Figure 4.

The Meis2 and Meis3 genes are downstream targets of HOXA1. UCSC Genome Browser shots of Meis2 (A) and Meis3 (B) show HOXA1-bound regions along with occupancy of PBX and MEIS, activator protein EP300, and open chromatin. For Meis3, occupancy of TGIF is also shown. ChIP-nexus data reveal the presence of multiple binding motifs for HOXA1 and TALE cofactors in the protected regions as noted at the bottom. The shaded area indicates bound regions. Panels to the right are transgenic zebrafish reporter images demonstrating the regulatory potential of the binding regions ±250 bp. For both Meis2 and Meis3, transgenic embryos show restricted reporter expression in the hindbrain and a response to ectopic expression of Hoxa1, as indicated by the loss of RFP (red)-specific expression in R3 and expansion of GFP (green) expression.

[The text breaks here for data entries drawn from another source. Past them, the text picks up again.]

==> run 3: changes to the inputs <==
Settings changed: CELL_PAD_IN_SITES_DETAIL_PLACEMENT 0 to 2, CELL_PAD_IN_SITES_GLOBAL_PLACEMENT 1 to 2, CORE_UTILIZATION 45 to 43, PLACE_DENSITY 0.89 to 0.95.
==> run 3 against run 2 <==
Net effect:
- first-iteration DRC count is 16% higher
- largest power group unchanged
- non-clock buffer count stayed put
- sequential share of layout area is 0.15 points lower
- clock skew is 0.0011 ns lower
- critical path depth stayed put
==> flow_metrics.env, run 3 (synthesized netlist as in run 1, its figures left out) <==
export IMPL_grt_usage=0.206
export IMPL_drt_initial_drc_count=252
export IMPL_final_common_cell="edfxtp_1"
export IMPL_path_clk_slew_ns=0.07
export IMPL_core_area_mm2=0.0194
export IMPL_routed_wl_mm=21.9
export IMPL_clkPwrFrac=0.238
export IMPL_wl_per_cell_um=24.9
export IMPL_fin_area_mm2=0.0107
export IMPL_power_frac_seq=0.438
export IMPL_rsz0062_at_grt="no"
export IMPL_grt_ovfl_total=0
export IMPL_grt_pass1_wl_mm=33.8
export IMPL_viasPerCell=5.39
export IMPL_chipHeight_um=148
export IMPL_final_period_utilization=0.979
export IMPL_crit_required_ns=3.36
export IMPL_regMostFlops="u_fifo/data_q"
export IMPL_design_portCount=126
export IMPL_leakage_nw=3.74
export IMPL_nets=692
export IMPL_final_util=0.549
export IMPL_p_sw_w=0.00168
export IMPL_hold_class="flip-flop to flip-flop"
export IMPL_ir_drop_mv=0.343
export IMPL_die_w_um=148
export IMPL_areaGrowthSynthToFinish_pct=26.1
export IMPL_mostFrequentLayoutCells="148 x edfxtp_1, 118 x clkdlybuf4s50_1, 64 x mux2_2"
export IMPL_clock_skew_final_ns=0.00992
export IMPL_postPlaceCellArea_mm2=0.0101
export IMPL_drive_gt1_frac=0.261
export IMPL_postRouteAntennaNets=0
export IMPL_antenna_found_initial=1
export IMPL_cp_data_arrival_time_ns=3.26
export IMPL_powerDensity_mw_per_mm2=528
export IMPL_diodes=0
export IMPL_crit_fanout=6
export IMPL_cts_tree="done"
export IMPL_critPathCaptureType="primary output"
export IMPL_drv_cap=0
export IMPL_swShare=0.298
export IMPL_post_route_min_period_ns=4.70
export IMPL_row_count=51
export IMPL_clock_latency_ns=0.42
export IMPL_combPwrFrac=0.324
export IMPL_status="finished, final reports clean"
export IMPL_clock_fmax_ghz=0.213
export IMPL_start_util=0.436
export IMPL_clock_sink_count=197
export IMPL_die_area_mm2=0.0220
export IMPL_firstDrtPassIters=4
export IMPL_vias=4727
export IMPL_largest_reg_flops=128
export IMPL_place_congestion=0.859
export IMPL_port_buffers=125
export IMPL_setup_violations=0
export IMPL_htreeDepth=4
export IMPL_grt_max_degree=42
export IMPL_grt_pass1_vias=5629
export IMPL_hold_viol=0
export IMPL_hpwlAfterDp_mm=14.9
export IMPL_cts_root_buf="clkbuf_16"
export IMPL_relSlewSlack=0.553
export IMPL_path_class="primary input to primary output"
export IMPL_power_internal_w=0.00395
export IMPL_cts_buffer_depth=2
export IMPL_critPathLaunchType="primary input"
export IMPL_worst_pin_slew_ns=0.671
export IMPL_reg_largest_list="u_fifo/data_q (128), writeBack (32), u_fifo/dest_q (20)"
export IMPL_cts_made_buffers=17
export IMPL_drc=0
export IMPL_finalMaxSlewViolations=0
### config.mk
export PLATFORM = sky130hd
export DESIGN_NAME = seg_scan_driver
export DESIGN_NICKNAME = d
export VERILOG_FILES = /design/src/rtl/seg_scan_driver.sv
export SDC_FILE = /design/constraint.sdc
export NUM_CORES = 1
export LEC_CHECK = 0
export BUFFER_PORTS_ARGS = -buffer_cell sky130_fd_sc_hd__buf_2
export CAP_MARGIN = 20
export CORE_UTILIZATION = 53
export DETAILED_ROUTE_END_ITERATION = 7
export PLACE_DENSITY = 0.88
export SLEW_MARGIN = 20
export SYNTH_ARGS = -nofsm -noshare
export SYNTH_HDL_FRONTEND = slang
export SYNTH_SLANG_ARGS = --single-unit
### constraint.sdc
create_clock -name clk -period 3.6 [get_ports clk]
set_input_delay 0.72 -clock clk [delete_from_list [all_inputs] [get_ports clk]]
set_output_delay 0.72 -clock clk [all_outputs]
set_load 0.02 [all_outputs]
[config.mk]
export PLATFORM = sky130hd
export DESIGN_NAME = tlm_fifo
export DESIGN_NICKNAME = d
export VERILOG_FILES = /design/src/rtl/tlm_fifo.sv
export SDC_FILE = /design/constraint.sdc
export NUM_CORES = 1
export LEC_CHECK = 0
export CORE_MARGIN = 1
export CORE_UTILIZATION = 45
export DETAILED_ROUTE_END_ITERATION = 8
export PLACE_DENSITY = 0.8
export RECOVER_POWER = 50
export REMOVE_ABC_BUFFERS = 1
export SYNTH_ARGS = -nofsm -noshare
export SYNTH_HDL_FRONTEND = slang
export SYNTH_SLANG_ARGS = --single-unit
[constraint.sdc]
create_clock -name clk -period 4.05 [get_ports clk]
set_input_delay 1.0125 -clock clk [delete_from_list [all_inputs] [get_ports clk]]
set_output_delay 1.0125 -clock clk [all_outputs]
set_load 0.05 [all_outputs]
[src/rtl/tlm_fifo.sv]
// tlm_fifo - synchronous first-in first-out buffer with valid/ready handshakes
// on both sides, in the style of a TLM put_export/get_export channel.
//
// Parameters:
//   WIDTH  bit width of each stored transaction (default 32)
//   DEPTH  number of storage entries, any integer >= 1 (default 3)
//
// Ports:
//   clk        rising-edge clock
//   rst_n      asynchronous active-low reset
//   put_valid  producer offers put_data
//   put_ready  FIFO can accept an entry (= !full)
//   put_data   transaction written on a put handshake
//   get_valid  get_data holds the oldest entry (= !empty)
//   get_ready  consumer takes the oldest entry
//   get_data   oldest stored transaction
//   count      current number of stored entries
//   full       count == DEPTH
//   empty      count == 0
//   overflow   sticky: put_valid seen while full (only with TLM_FIFO_ERR_EN)
//   underflow  sticky: get_ready seen while empty (only with TLM_FIFO_ERR_EN)
//
// Configuration macro:
//   TLM_FIFO_ERR_EN  adds the overflow/underflow sticky error flags.
//   Without it those ports and their logic do not exist.

module tlm_fifo #(
  parameter int WIDTH = 32,
  parameter int DEPTH = 3
) (
  input  logic                         clk,
  input  logic                         rst_n,
  input  logic                         put_valid,
  output logic                         put_ready,
  input  logic [WIDTH-1:0]             put_data,
  output logic                         get_valid,
  input  logic                         get_ready,
  output logic [WIDTH-1:0]             get_data,
  output logic [$clog2(DEPTH+1)-1:0]   count,
  output logic                         full,
  output logic                         empty
`ifdef TLM_FIFO_ERR_EN
  ,
  output logic                         overflow,
  output logic                         underflow
`endif
);

  // Pointer width is kept at least one bit so DEPTH=1 still elaborates.
  localparam int PW = (DEPTH > 1) ? $clog2(DEPTH) : 1;
  localparam int CW = $clog2(DEPTH + 1);

  localparam logic [PW-1:0] LAST_PTR   = PW'(DEPTH - 1);
  localparam logic [CW-1:0] FULL_COUNT = CW'(DEPTH);

  logic [WIDTH-1:0] mem [DEPTH];
  logic [PW-1:0]    wr_ptr;
  logic [PW-1:0]    rd_ptr;
  logic             put_hs;
  logic             get_hs;

  // Status flags depend only on the registered count, so put_ready never
  // looks at get_ready and a full FIFO refuses a put even while draining.
  always_comb begin
    full      = (count == FULL_COUNT);
    empty     = (count == '0);
    put_ready = !full;
    get_valid = !empty;
    put_hs    = put_valid && put_ready;
    get_hs    = get_valid && get_ready;
  end

  // The head entry is read straight from storage; there is no bypass from
  // put_data, so a freshly written entry appears one cycle after its put.
  assign get_data = mem[rd_ptr];

  // Storage is intentionally not reset: after reset the pointers and count
  // make any stale contents unreachable.
  always_ff @(posedge clk) begin
    if (put_hs) begin
      mem[wr_ptr] <= put_data;
    end
  end

  // Pointers wrap explicitly at DEPTH-1 because DEPTH need not be a power
  // of two. Count moves only on put-only or get-only cycles.
  always_ff @(posedge clk or negedge rst_n) begin
    if (!rst_n) begin
      wr_ptr <= '0;
      rd_ptr <= '0;
      count  <= '0;
    end else begin
      if (put_hs) begin
        wr_ptr <= (wr_ptr == LAST_PTR) ? '0 : wr_ptr + PW'(1);
      end
      if (get_hs) begin
        rd_ptr <= (rd_ptr == LAST_PTR) ? '0 : rd_ptr + PW'(1);
      end
      case ({put_hs, get_hs})
        2'b10:   count <= count + CW'(1);
        2'b01:   count <= count - CW'(1);
        default: count <= count;
      endcase
    end
  end

`ifdef TLM_FIFO_ERR_EN
  // Sticky error flags: set on an illegal request, cleared only by reset.
  always_ff @(posedge clk or negedge rst_n) begin
    if (!rst_n) begin
      overflow  <= 1'b0;
      underflow <= 1'b0;
    end else begin
      if (put_valid && full) begin
        overflow <= 1'b1;
      end
      if (get_ready && empty) begin
        underflow <= 1'b1;
      end
    end
  end
`endif

endmodule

In both cases, deletion of the HOX-PBX sites abolishes or reduces GFP reporter activity and reduces response to ectopic Hoxa1 mRNA. For Meis3 (B), mutation of the two TGIF motifs in the enhancer result in low expression of reporter and weak anterior expansion upon coinjection with Hoxa1 mRNA. HOX-PBX bipartite motifs and TGIF motifs in each of the enhancers are shown at the bottom. All embryos are shown in dorsal views. (F₀) Founder embryos, (F₁) stable lines carrying the reporter.